Ahead Of McDonald's Q4 Results

25-Jan-2016 - USA

Fast food giant McDonald's Corp. (MCD) continues to gain momentum by focusing on its customers and "what matters most to them - hot and fresh food, fast and friendly service, and a contemporary restaurant experience at the value of McDonald's." 

Also, the company is leveraging its competitive strengths: iconic menu items that customers love, a unique franchise model that empowers local entrepreneurs, size and scale that makes operational investments efficient, and a global, well-diversified geographic footprint. "Together, these brand attributes provide McDonald's with the foundation and capabilities for continued success." 

Steve Easterbrook, President and Chief Executive Officer, said, "My priorities for McDonald's as a modern, progressive burger company are three-fold: driving operational growth, creating brand excitement and enhancing financial value. We are taking bold, urgent action to reset the business and prepare the Company for the next chapter of its history." 

Recently, the company raised its refranchising target to 4,000 restaurants from 3,500 restaurants, which accelerates the pace of refranchising and increases the global franchised percentage from the current 81% to about 93% by the end of 2018. This positions the company to meet its new longer-term goal to become 95% franchised. The majority of the refranchising will take place in the High Growth and Foundational Market segments, the company noted. 

McDonald's also increased net annual G&A savings to $500 million, the vast majority of which will be realized by the end of 2017, reflecting a $200 million increase over the previously announced G&A savings target and represents a nearly 20% reduction from the company's G&A base at the beginning of 2015. 

In addition, the company increased its cash return to shareholders target to about $30 billion for the three-year period ending 2016 - a $10 billion increase over the prior target, with incremental debt funding the vast majority of the increase. The $30 billion target will be nearly double the $16.4 billion returned to shareholders for the three-year period ending 2013. 

November 10, McDonald's Board declared a quarterly cash dividend of $0.89 per share of common stock payable on December 15, 2015 to shareholders of record on December 1, 2015, representing a 5% increase over the previous quarterly dividend and brings the fourth quarter dividend payout to more than $800 million. 

While reporting third-quarter results, the company said, "As we begin fourth quarter, comparable sales are expected to be positive in all segments. While still in the early stages, we believe our turnaround plan is starting to generate the change needed to reposition McDonald's as a modern, progressive burger company." 

Fourth-quarter numbers are due to be released before the bell on Monday, January 25, with analysts polled by Thomson Reuters estimating earnings of $1.23 per share on revenue of $6.22 billion.
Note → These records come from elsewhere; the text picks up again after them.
## src/hdl/fic_consts.vh

```
`ifndef FIC_CONSTS_VH
`define FIC_CONSTS_VH

// opcodes
`define FIC_OP_RELEASE 8'hAB
`define FIC_OP_MFR_DEV 8'h90
`define FIC_OP_MFR_DUAL 8'h92
`define FIC_OP_MFR_QUAD 8'h94
`define FIC_OP_UNIQUE 8'h4B
`define FIC_OP_STD_ID 8'h9F
`define FIC_OP_PARAM 8'h5A
`define FIC_OP_SEC_ERASE 8'h44

// clocks before the first output falling edge
`define FIC_HDR_RELEASE 8'h20
`define FIC_HDR_MFR_DEV 8'h20
`define FIC_HDR_MFR_DUAL 8'h18
`define FIC_HDR_MFR_QUAD 8'h14
`define FIC_HDR_UNIQUE 8'h28
`define FIC_HDR_STD_ID 8'h08
`define FIC_HDR_PARAM 8'h28
`define FIC_HDR_ERASE 8'h20
`define FIC_OPC_LAST 8'h07
`define FIC_OPC_LEN 8'h08

// timing
`define FIC_CLK_NS 8
`define FIC_TRES1_NS 3000
`define FIC_RELEASE_ID_WAIT_TIME_NS 5000
`define FIC_TSE_US 1000

// register offsets
`define FIC_REG_CTRL 4'h0
`define FIC_REG_STATUS 4'h4
`define FIC_REG_ERASE_INFO 4'h8
`define FIC_REG_LAST_CMD 4'hC

// control bits
`define FIC_CTRL_SET_WEL 0
`define FIC_CTRL_CLR_WEL 1
`define FIC_CTRL_PDOWN 2
`define FIC_CTRL_LOCK_LO 4

// reset values
`define FIC_RST_BYTE 8'h00
`define FIC_RST_LOCK 3'h0

// responses
`define FIC_RESP_OKAY 2'h0
`define FIC_RESP_SLVERR 2'h2

`endif

```

## src/hdl/fic_flash_id_secreg.v

```verilog
`timescale 1ns/1ps
`include "fic_consts.vh"

module fic_flash_id_secreg #(
  parameter [7:0] MFR_ID = 8'h5C,          // arbitrary value
  parameter [7:0] DEV_ID = 8'h21,          // arbitrary value
  parameter [7:0] MEM_TYPE = 8'h33,        // arbitrary value
  parameter [7:0] CAPACITY = 8'h44,        // arbitrary value
  parameter [63:0] UNIQUE_ID = 64'h0123456789ABCDEF, // arbitrary value
  parameter [7:0] PARAM_FILL = 8'hFF,
  parameter [23:0] TSE_CYCLES =
    ((`FIC_TSE_US * 1000) + `FIC_CLK_NS - 1) / `FIC_CLK_NS
) (
  input wire clk_sys,
  input wire rstn,
  input wire spi_cs_n,
  input wire spi_sclk,
  input wire [3:0] io_in,
  output reg [3:0] io_out,
  output reg [3:0] io_oe,
  input wire [31:0] s_axi_awaddr,
  input wire s_axi_awvalid,
  output reg s_axi_awready,
  input wire [31:0] s_axi_wdata,
  input wire [3:0] s_axi_wstrb,
  input wire s_axi_wvalid,
  output reg s_axi_wready,
  output reg [1:0] s_axi_bresp,
  output reg s_axi_bvalid,
  input wire s_axi_bready,
  input wire [31:0] s_axi_araddr,
  input wire s_axi_arvalid,
  output reg s_axi_arready,
  output reg [31:0] s_axi_rdata,
  output reg [1:0] s_axi_rresp,
  output reg s_axi_rvalid,
  input wire s_axi_rready
);

  localparam [15:0] TRES1_CYCLES =
    (`FIC_TRES1_NS + `FIC_CLK_NS - 1) / `FIC_CLK_NS;
  localparam [15:0] RELEASE_ID_WAIT_TIME_CYCLES =
    (`FIC_RELEASE_ID_WAIT_TIME_NS + `FIC_CLK_NS - 1) / `FIC_CLK_NS;

  // clocks before output begins for each opcode
  function [7:0] hdr_len;
    input [7:0] op;
    begin
      case (op)
        `FIC_OP_RELEASE: hdr_len = `FIC_HDR_RELEASE;
        `FIC_OP_MFR_DEV: hdr_len = `FIC_HDR_MFR_DEV;
        `FIC_OP_MFR_DUAL: hdr_len = `FIC_HDR_MFR_DUAL;
        `FIC_OP_MFR_QUAD: hdr_len = `FIC_HDR_MFR_QUAD;
        `FIC_OP_UNIQUE: hdr_len = `FIC_HDR_UNIQUE;
        `FIC_OP_STD_ID: hdr_len = `FIC_HDR_STD_ID;
        `FIC_OP_PARAM: hdr_len = `FIC_HDR_PARAM;
        default: hdr_len = 8'hFF;
      endcase
    end
  endfunction

  // lanes per clock, used for output only; input is always taken from lane 0
  function [2:0] lane_w;
    input [7:0] op;
    begin
      case (op)
        `FIC_OP_MFR_DUAL: lane_w = 3'h2;
        `FIC_OP_MFR_QUAD: lane_w = 3'h4;
        default: lane_w = 3'h1;
      endcase
    end
  endfunction

  // table contents not held here; reads as fill value
  function [7:0] param_byte;
    input [7:0] addr;
    begin
      param_byte = (addr == 8'h00) ? PARAM_FILL : PARAM_FILL;
    end
  endfunction

  function [7:0] src_byte;
    input [7:0] op;
    input [7:0] idx;
    input [7:0] base;
    reg [63:0] sh;
    begin
      sh = UNIQUE_ID << {idx[2:0], 3'h0};
      case (op)
        `FIC_OP_RELEASE: src_byte = DEV_ID;
        `FIC_OP_MFR_DEV, `FIC_OP_MFR_DUAL, `FIC_OP_MFR_QUAD:
          src_byte = idx[0] ? DEV_ID : MFR_ID;
        `FIC_OP_UNIQUE: src_byte = sh[63:56];
        `FIC_OP_STD_ID:
          src_byte = (idx % 8'h03 == 8'h00) ? MFR_ID :
                     (idx % 8'h03 == 8'h01) ? MEM_TYPE : CAPACITY;
        `FIC_OP_PARAM: src_byte = param_byte(base + idx);
        default: src_byte = 8'hFF;
      endcase
    end
  endfunction

  // place the next bits of a byte on the lanes
  function [3:0] lanes;
    input [7:0] b;
    input [2:0] bp;
    input [2:0] w;
    reg [7:0] sh;
    begin
      sh = b << bp;
      case (w)
        3'h2: lanes = {2'h0, sh[7:6]};
        3'h4: lanes = sh[7:4];
        default: lanes = {2'h0, sh[7], 1'b0};
      endcase
    end
  endfunction

  function [3:0] lane_en;
    input [2:0] w;
    begin
      case (w)
        3'h2: lane_en = 4'h3;
        3'h4: lane_en = 4'hF;
        default: lane_en = 4'h2;
      endcase
    end
  endfunction

  // pin synchronisers; only stage 2 and later are read
  reg cs_s1_reg, cs_s2_reg, cs_s3_reg;
  reg sclk_s1_reg, sclk_s2_reg, sclk_s3_reg;
  reg [3:0] io_s1_reg, io_s2_reg;

  always @(posedge clk_sys or negedge rstn)
  begin
    if (!rstn)
    begin
      cs_s1_reg <= 1'b1;
      cs_s2_reg <= 1'b1;
      cs_s3_reg <= 1'b1;
      sclk_s1_reg <= 1'b0;
      sclk_s2_reg <= 1'b0;
      sclk_s3_reg <= 1'b0;
      io_s1_reg <= 4'h0;
      io_s2_reg <= 4'h0;
    end
    else
    begin
      cs_s1_reg <= spi_cs_n;
      cs_s2_reg <= cs_s1_reg;
      cs_s3_reg <= cs_s2_reg;
      sclk_s1_reg <= spi_sclk;
      sclk_s2_reg <= sclk_s1_reg;
      sclk_s3_reg <= sclk_s2_reg;
      io_s1_reg <= io_in;
      io_s2_reg <= io_s1_reg;
    end
  end

  wire sclk_rise = sclk_s2_reg & ~sclk_s3_reg & ~cs_s2_reg;
  wire sclk_fall = ~sclk_s2_reg & sclk_s3_reg & ~cs_s2_reg;
  wire cs_rise = cs_s2_reg & ~cs_s3_reg;

  reg [7:0] clk_cnt_reg, op_sr_reg, cmd_reg, last_cmd_reg;
  reg cmd_ok_reg;
  reg [23:0] addr_reg;
  reg [2:0] bitpos_reg;
  reg [7:0] out_idx_reg;
  reg pdown_reg, wel_reg, busy_reg;
  reg [2:0] secreg_lock_bits;
  reg [15:0] rec_cnt_reg;
  reg [23:0] er_cnt_reg;
  reg [1:0] last_sel_reg;
  reg [7:0] er_count_reg;

  wire [7:0] opcode = {op_sr_reg[6:0], io_s2_reg[0]};
  wire recovering = (rec_cnt_reg != 16'h0000);
  wire [2:0] cur_w = lane_w(cmd_reg);
  wire [3:0] bp_sum = {1'b0, bitpos_reg} + {1'b0, cur_w};
  wire [7:0] cur_byte = src_byte(cmd_reg, out_idx_reg, addr_reg[7:0]);
  wire [3:0] sel = addr_reg[15:12];
  wire sel_ok = (sel == 4'h1) || (sel == 4'h2) || (sel == 4'h3);
  wire [1:0] sel_idx = sel[1:0] - 2'h1;
  wire erase_go = cs_rise && cmd_ok_reg &&
                  (cmd_reg == `FIC_OP_SEC_ERASE) &&
                  (clk_cnt_reg == `FIC_HDR_ERASE) &&
                  wel_reg &&
                  (addr_reg[23:16] == 8'h00) &&
                  (addr_reg[11:8] == 4'h0) && sel_ok &&
                  !secreg_lock_bits[sel_idx];
  wire erase_done = busy_reg && (er_cnt_reg == 24'h000001);

  // axi decode of control writes
  reg [3:0] aw_addr_reg;
  reg [31:0] w_data_reg;
  reg [3:0] w_strb_reg;
  reg aw_have_reg, w_have_reg;
  wire wr_fire = aw_have_reg & w_have_reg & ~s_axi_bvalid;
  wire ctrl_wr = wr_fire && (aw_addr_reg == `FIC_REG_CTRL) && w_strb_reg[0];
  wire set_wel = ctrl_wr && w_data_reg[`FIC_CTRL_SET_WEL];
  wire clr_wel = ctrl_wr && w_data_reg[`FIC_CTRL_CLR_WEL];
  wire go_pdown = ctrl_wr && w_data_reg[`FIC_CTRL_PDOWN];
  wire [2:0] lock_set = ctrl_wr ?
    w_data_reg[`FIC_CTRL_LOCK_LO +: 3] : 3'h0;

  // serial engine
  always @(posedge clk_sys or negedge rstn)
  begin
    if (!rstn)
    begin
      clk_cnt_reg <= `FIC_RST_BYTE;
      op_sr_reg <= `FIC_RST_BYTE;
      cmd_reg <= `FIC_RST_BYTE;
      last_cmd_reg <= `FIC_RST_BYTE;
      cmd_ok_reg <= 1'b0;
      addr_reg <= 24'h000000;
      bitpos_reg <= 3'h0;
      out_idx_reg <= `FIC_RST_BYTE;
      io_out <= 4'h0;
      io_oe <= 4'h0;
    end
    else if (cs_s2_reg)
    begin
      clk_cnt_reg <= `FIC_RST_BYTE;
      cmd_ok_reg <= 1'b0;
      bitpos_reg <= 3'h0;
      out_idx_reg <= `FIC_RST_BYTE;
      io_oe <= 4'h0;
    end
    else
    begin
      if (sclk_rise)
      begin
        if (clk_cnt_reg != 8'hFF)
          clk_cnt_reg <= clk_cnt_reg + 8'h01;
        if (clk_cnt_reg < `FIC_OPC_LAST)
          op_sr_reg <= opcode;
        else if (clk_cnt_reg == `FIC_OPC_LAST)
        begin
          cmd_reg <= opcode;
          last_cmd_reg <= opcode;
          // busy or waking: nothing answers
          cmd_ok_reg <= !busy_reg && !recovering &&
            (!pdown_reg || opcode == `FIC_OP_RELEASE);
        end
        else if (clk_cnt_reg < `FIC_HDR_ERASE)
          addr_reg <= {addr_reg[22:0], io_s2_reg[0]};
      end
      if (sclk_fall && cmd_ok_reg &&
          clk_cnt_reg >= hdr_len(cmd_reg))
      begin
        io_out <= lanes(cur_byte, bitpos_reg, cur_w);
        io_oe <= lane_en(cur_w);
        if (bp_sum[3])
        begin
          bitpos_reg <= 3'h0;
          out_idx_reg <= out_idx_reg + 8'h01;
        end
        else
          bitpos_reg <= bp_sum[2:0];
      end
    end
  end

  // device state: power-down, latch, busy, locks
  always @(posedge clk_sys or negedge rstn)
  begin
    if (!rstn)
    begin
      pdown_reg <= 1'b0;
      wel_reg <= 1'b0;
      busy_reg <= 1'b0;
      secreg_lock_bits <= `FIC_RST_LOCK;
      rec_cnt_reg <= 16'h0000;
      er_cnt_reg <= 24'h000000;
      last_sel_reg <= 2'h0;
      er_count_reg <= `FIC_RST_BYTE;
    end
    else
    begin
      secreg_lock_bits <= secreg_lock_bits | lock_set;
      if (go_pdown && !busy_reg)
        pdown_reg <= 1'b1;
      else if (rec_cnt_reg == 16'h0001)
        pdown_reg <= 1'b0;
      if (cs_rise && cmd_ok_reg && pdown_reg &&
          cmd_reg == `FIC_OP_RELEASE && clk_cnt_reg >= `FIC_OPC_LEN)
        rec_cnt_reg <= (clk_cnt_reg == `FIC_OPC_LEN) ?
          TRES1_CYCLES : RELEASE_ID_WAIT_TIME_CYCLES;
      else if (recovering)
        rec_cnt_reg <= rec_cnt_reg - 16'h0001;
      // a set in the cycle the erase ends wins over the clear
      if (set_wel)
        wel_reg <= 1'b1;
      else if (clr_wel || erase_done)
        wel_reg <= 1'b0;
      if (erase_go)
      begin
        busy_reg <= 1'b1;
        er_cnt_reg <= TSE_CYCLES;
        last_sel_reg <= sel[1:0];
      end
      else if (busy_reg)
      begin
        er_cnt_reg <= er_cnt_reg - 24'h000001;
        if (erase_done)
        begin
          busy_reg <= 1'b0;
          er_count_reg <= er_count_reg + 8'h01;
        end
      end
    end
  end

  // axi4-lite slave, one write and one read at a time
  always @(posedge clk_sys or negedge rstn)
  begin
    if (!rstn)
    begin
      s_axi_awready <= 1'b1;
      s_axi_wready <= 1'b1;
      s_axi_bvalid <= 1'b0;
      s_axi_bresp <= `FIC_RESP_OKAY;
      aw_have_reg <= 1'b0;
      w_have_reg <= 1'b0;
      aw_addr_reg <= 4'h0;
      w_data_reg <= 32'h00000000;
      w_strb_reg <= 4'h0;
    end
    else
    begin
      if (s_axi_awvalid && s_axi_awready)
      begin
        aw_addr_reg <= s_axi_awaddr[3:0];
        aw_have_reg <= 1'b1;
        s_axi_awready <= 1'b0;
      end
      if (s_axi_wvalid && s_axi_wready)
      begin
        w_data_reg <= s_axi_wdata;
        w_strb_reg <= s_axi_wstrb;
        w_have_reg <= 1'b1;
        s_axi_wready <= 1'b0;
      end
      if (wr_fire)
      begin
        s_axi_bvalid <= 1'b1;
        s_axi_bresp <= (aw_addr_reg == `FIC_REG_CTRL) ?
          `FIC_RESP_OKAY : `FIC_RESP_SLVERR;
        aw_have_reg <= 1'b0;
        w_have_reg <= 1'b0;
      end
      if (s_axi_bvalid && s_axi_bready)
      begin
        s_axi_bvalid <= 1'b0;
        s_axi_awready <= 1'b1;
        s_axi_wready <= 1'b1;
      end
    end
  end

  // upper address bits are not decoded; registers alias every 16 bytes
  always @(posedge clk_sys or negedge rstn)
  begin
    if (!rstn)
    begin
      s_axi_arready <= 1'b1;
      s_axi_rvalid <= 1'b0;
      s_axi_rdata <= 32'h00000000;
      s_axi_rresp <= `FIC_RESP_OKAY;
    end
    else if (s_axi_arvalid && s_axi_arready)
    begin
      s_axi_arready <= 1'b0;
      s_axi_rvalid <= 1'b1;
      s_axi_rresp <= `FIC_RESP_OKAY;
      case (s_axi_araddr[3:0])
        `FIC_REG_CTRL: s_axi_rdata <= 32'h00000000;
        `FIC_REG_STATUS: s_axi_rdata <= {24'h000000, ~cs_s2_reg,
          secreg_lock_bits, recovering, pdown_reg, wel_reg,
          busy_reg};
        `FIC_REG_ERASE_INFO: s_axi_rdata <= {16'h0000, er_count_reg,
          6'h00, last_sel_reg};
        `FIC_REG_LAST_CMD: s_axi_rdata <= {24'h000000, last_cmd_reg};
        default:
        begin
          s_axi_rdata <= 32'h00000000;
          s_axi_rresp <= `FIC_RESP_SLVERR;
        end
      endcase
    end
    else if (s_axi_rvalid && s_axi_rready)
    begin
      s_axi_rvalid <= 1'b0;
      s_axi_arready <= 1'b1;
    end
  end

endmodule // fic_flash_id_secreg

```

## config.mk

```make
export PLATFORM = sky130hd
export DESIGN_NAME = fic_flash_id_secreg
export DESIGN_NICKNAME = d
export VERILOG_FILES = /design/src/hdl/fic_flash_id_secreg.v
export VERILOG_INCLUDE_DIRS = /design/src /design/src/hdl
export SDC_FILE = /design/constraint.sdc
export NUM_CORES = 1
export LEC_CHECK = 0
export BUFFER_PORTS_ARGS = -buffer_cell sky130_fd_sc_hd__buf_4
export CAP_MARGIN = 40
export CORE_UTILIZATION = 40
export CTS_CLUSTER_DIAMETER = 100
export DETAILED_ROUTE_END_ITERATION = 8
export PLACE_DENSITY = 0.64
export SYNTH_ARGS = -nofsm -noshare
export SYNTH_HDL_FRONTEND = slang
export SYNTH_SLANG_ARGS = --single-unit
```

## constraint.sdc

```tcl
create_clock -name clk_sys -period 6.9 [get_ports clk_sys]
set_input_delay 0.69 -clock clk_sys [delete_from_list [all_inputs] [get_ports clk_sys]]
set_output_delay 0.69 -clock clk_sys [all_outputs]
set_load 0.005 [all_outputs]
```

# Word-level counts from Yosys, hierarchy flattened
# Cells that the tools add are included.
# op_classes
n_reduce_logical,68
n_mux,56
n_eq_ne,25
magnitude_cmp,5
n_div,1
shifts,2
bitwise,16
add_sub_neg,7
# op_table
op,n
$shl 57x6->64 const A,1
$mux 8,7
$eq 8x8->1 const B,6
$mux 24,2
$pmux 16 s3,1
$pmux 8 s5,1
$mux 16,2
$pmux 8 s4,1
$reduce_bool 2->1,15
$logic_and 1x1->1,27
$mux 1,26
$add 8x1->8 const B,3
$eq 24x1->1 const B,1
$eq 8x7->1 const B,3
$sub 24x1->24 const B,1
$mux 7,3
$eq 16x1->1 const B,1
$logic_not 8->1,2
$pmux 4 s2,2
$reduce_bool 16->1,1
$sub 16x1->16 const B,1
$logic_not 4->1,3
$mux 3,4
$mux 10,1
37 further kinds,65
# totals
output_inout_bits,49
in_bits,113
register_bits,186

# Longest topological paths before layout
# depth
depth_word,12
ltp_mapped,22
ltp_nobuf,19

# Worst setup path before layout
# OpenSTA, ideal clock, no wires.
# synth_timing
kind,reg2reg
startpoint,"register, netlist name last_cmd_reg[6]"
endpoint,register out_idx_reg[3]
n_path_buf,1
t_arrival_ns,4.076
path_slack_ns,2.694
stages_incl_launch_ff,20
path_cell_list,dfrtp_1 > nor2b_1 > nand3b_1 > or4_1 > ha_1 > o21ai_0 > a311oi_1 > ha_1 > nand2b_1 > a21o_1 > a21o_1 > a21o_1 > a21o_1 > a21o_1 > a211o_1 > a21oi_1 > clkbuf_1 > nor3_1 > xnor2_1 > nor2_1
# synth_lines
element,line_no,source
"end signal, assigned",fic_flash_id_secreg.v:219,out_idx_reg <= `FIC_RST_BYTE;
"end signal, assigned",fic_flash_id_secreg.v:228,out_idx_reg <= `FIC_RST_BYTE;
"end signal, assigned",fic_flash_id_secreg.v:258,out_idx_reg <= out_idx_reg + 8'h01;
"end, declared",fic_flash_id_secreg.v:169,reg [7:0] out_idx_reg;

==> flow_metrics.tcl <==
set metrics [dict create \
    first_iter_violations 365 \
    syn_area_um2 9050 \
    cts_root_buf "clkbuf_16" \
    dpl.hpwl_um 12500 \
    regArea_um2 4160 \
    final_common_cell "dfrtp_1" \
    period_share 0.659 \
    syn_area_per_cell_um2 10.3 \
    post_cts_buffers 0 \
    endpoint_kind "flop" \
    grt_pass1_vias 6272 \
    synth-edff-count 0 \
    htree_levels 4 \
    rr_startpoint "last_cmd_reg[7]" \
    initial_core_util 0.411 \
    final_util 0.461 \
    drive_gt1_frac 0.197 \
    first_pass_iters 7 \
    timing.slew.headroom 0.413 \
    numCtsBuffers 17 \
    cts_tree "built" \
    fp.dieW_um 152 \
    rsz0062_at_grt "false" \
    ir_worst_vdd_uv 162 \
    synthFlopType "dfrtp_1" \
    synthArstFlopShare 1.00 \
    cts_resized 0 \
    p_sw_frac 0.267 \
    rows 54 \
    most-common-layout-cells "dfrtp_1 (160), nor2_1 (80), nand2_1 (68)" \
    cap_violations 0 \
    drc 0 \
    p_seq_frac 0.490 \
    worst-path-max-fanout 13 \
    rrSetupSlack_ns 2.35 \
    path_clk_slew_ns 0.07 \
    clock_sinks 166 \
    holdBufCountCts 0 \
    vias_per_cell 5.30 \
    ys_ff_latch 166 \
    place_congestion 0.826 \
    power.density_nw_per_um2 231 \
    nFillCells 2077 \
    status "completed" \
    fmax_ghz 0.220 \
    hold_viol 0 \
    insertion_delay_ns 0.43 \
    ant_nets 0 \
    critPathLaunchType "flop" \
    vias 6470 \
    cts_buffer_depth 2 \
    arrival_ns 4.84 \
    wl_per_cell_um 14.5 \
    finalSetupTns_ns 0 \
    grtUsageTotal 0.162 \
    leakage_nw 4.81 \
    final_nets 1071 \
    die_y_um 152 \
    final_max_slew_viol_count 0 \
    grt_pass1_wl_um 30900 \
    ys_seq_area_frac 0.460 \
    syn_to_final_growth_pct 12.1 \
    gr-total-overflow 0 \
    yosysWarningCount 0 \
    core_area_um2 22000 \
    cp.required_ns 7.19 \
    antenna_found_initial 0 \
    io_pins 162 \
    netlist_instances 881 \
    hold_path_class "input port to asynchronous set/reset pin" \
    port_buffers 55 \
    p_comb_frac 0.109 \
    pwr-share-clk 0.400 \
    grt_max_degree 87 \
    r2r_end "out_idx_reg[5]" \
    p_switching_mw 0.627 \
    die_area_um2 23200 \
    worst-r2r-cell-count 19 \
    crit_type "flop to flop" \
    yosysUniqueCellTypes 86 \
    setup_viol 0 \
    finClkSkew_ns 0.0100 \
    finalCriticalPeriod_ns 4.55 \
    multi_input_area_um2 4440 \
    worstMarginPinSlew_ns 0.872 \
    wirelength_um 17800 \
    intPower_mw 1.72 \
    diodes 0 \
]
## metal layers
| layer | vias up | share of wire | global-route usage |
|---|---|---|---|
| met3 | 15 | 0.048 | 0.0444 |
| met1 | 3133 | 0.48 | 0.228 |
| met4 | 0 | 0.0087 | 0.0390 |
| met5 | - | 0 | 0 |
| li1 | 3205 | - | - |
| met2 | 117 | 0.46 | 0.248 |
## Yosys cell counts, types with 4 or more instances
library cell  count  area [µm²]
mux2_2           52         586
o21ai_1           4        20.0
clkbuf_8          4        55.1
a21oi_1          37         185
xnor2_1          29         254
and3_1            5        31.3
o21ai_0          39         195
clkbuf_1         19        71.3
o31ai_1           5        37.5
inv_1            32         120
nor4_1           14        87.6
nand2_1          68         255
buf_6             6        67.6
nand2b_1         13        81.3
ha_1             29         363
mux2i_1           9        90.1
nand3b_1          7        52.6
xor2_1           22         193
or3_1            22         138
nand4_1          13        81.3
o21a_1            4        30.0
nor2b_1           5        31.3
nor3b_1           6        45.0
a211oi_1          7        52.6
nor2_1           80         300
nand3_1          20         100
or4_1             8        60.1
a21o_1           14         105
dfstp_2           6         158
nor3_1           31         155
or2_2             4        25.0
dfrtp_1         160        4000
buf_4            19         143
a22o_1            9        78.8
## cell families (layout without fill, tap and decap cells)
family                     after synthesis  after routing  synth area share
DFF                                    166            166             0.460
and+or+nand+nor                        321            321             0.186
other                                    1             18          0.000414
adders and majority gates               30             30            0.0423
xor gates and xnor gates                51             51            0.0493
AOI/OAI and AO/OA                      167            167             0.130
muxes                                   61             61            0.0746
buffers and inverters                   84            127            0.0584
## worst max path at each step
stage / startpoint / endpoint / slack, ns / cells after the start
4_1_cts: out_idx_reg[4] / io_out[3] / 2.33 / 19
2_1_floorplan: last_cmd_reg[6] / out_idx_reg[3] / 2.69 / 19
3_5_place_dp: out_idx_reg[2] / io_out[3] / 2.38 / 18
5_1_grt: out_idx_reg[2] / io_out[3] / 1.85 / 19
6_report: last_cmd_reg[7] / out_idx_reg[5] / 2.35 / 19
3_3_place_gp: last_cmd_reg[7] / out_idx_reg[5] / 1.96 / 18
## power by group through the flow
stage / combinational [mW] / sequential, mW / clock (mW)
floorplan: 0.194 / 1.14 / 0
global placement: 0.250 / 1.17 / 0
detailed placement: 0.261 / 1.17 / 0
CTS: 0.262 / 1.15 / 0.965
global route: 0.290 / 1.16 / 0.997
finish: 0.257 / 1.15 / 0.940
## critical path, stage by stage (launching register included)
cell	delay [ns]
dfrtp_1	0.40
nor2b_1	0.26
nand3b_1	0.22
or4_1	0.62
ha_1	0.32
o21ai_0	0.14
a311oi_1	0.15
ha_1	0.32
nand2b_1	0.14
a21o_1	0.18
a21o_1	0.16
a21o_1	0.16
a21o_1	0.16
a21o_1	0.18
a211o_1	0.32
a21oi_1	0.16
buf_4	0.22
nor3_1	0.08
xnor2_1	0.16
nor2_1	0.06
## cell type report
class,instances,share of cell area
clock buffers,18,0.0433
clock inverters,14,0.0139
inverters,32,0.0118
multi-input cells,648,0.438
flip-flops and latches,166,0.410
well taps,280,0.0345
repair buffers,63,0.0487
## per-stage QoR
step                      instance area (µm²)  hold slack [ns]  cells  power, mW  setup WS (ns)
after floorplan                          9120            0.331    898       1.33           2.69
after global placement                   9530            0.333   1186       1.42           1.96
after detailed placement                 9570            0.335   1189       1.43           2.38
after CTS                               10100            0.345   1221       2.38           2.33
after global routing                    10100            0.347   1221       2.45           1.85
final                                   10100            0.316   1221       2.35           2.35
Power figures use the tool's default switching activity.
Analysts' estimate typically exclude certain special items. 

In the last quarter, the company reported upbeat results, supported by a sales recovery in China. Comparable sales grew in the U.S. for the first time in two years. 

Net income increased to $1.31 billion or $1.40 per share from $1.07 billion or $1.09 per share in the year ago quarter. On average, 25 analysts polled by Thomson Reuters expected earnings of $1.28 per share. 

Total revenues dropped to $6.62 billion from $6.99 billion in the prior year, but came well above Wall Street consensus estimate of $6.41 billion. Meanwhile, revenues increased 7% in constant currencies. 

The company reported Global comparable sales growth of 4%, reflecting positive comparable sales in all segments.  

In the U.S., third quarter comparable sales improved 0.9%, the segment's first quarterly comparable sales increase in two years. The segment benefited from the introduction of the new Premium Buttermilk Crispy Chicken Deluxe sandwich and breakfast, including a return to the classic recipe ingredients for McDonald's iconic Egg McMuffin. 

Comparable sales for the International Lead Markets segment increased 4.6% for the third quarter led by strong performance in Australia, the U.K. and Canada and positive results in Germany. 

In the High Growth Markets segment, comparable sales increased 8.9%, reflecting very strong comparable sales performance in China and positive performance in most other markets. Emphasis on value and breakfast during the quarter contributed to China's sales recovery in the quarter. 

In addition, the company returned $3.1 billion to shareholders through share repurchases and dividends. This brings the year-to-date return to shareholders to $7.1 billion against the company's targeted return of $8 billion - $9 billion in 2015.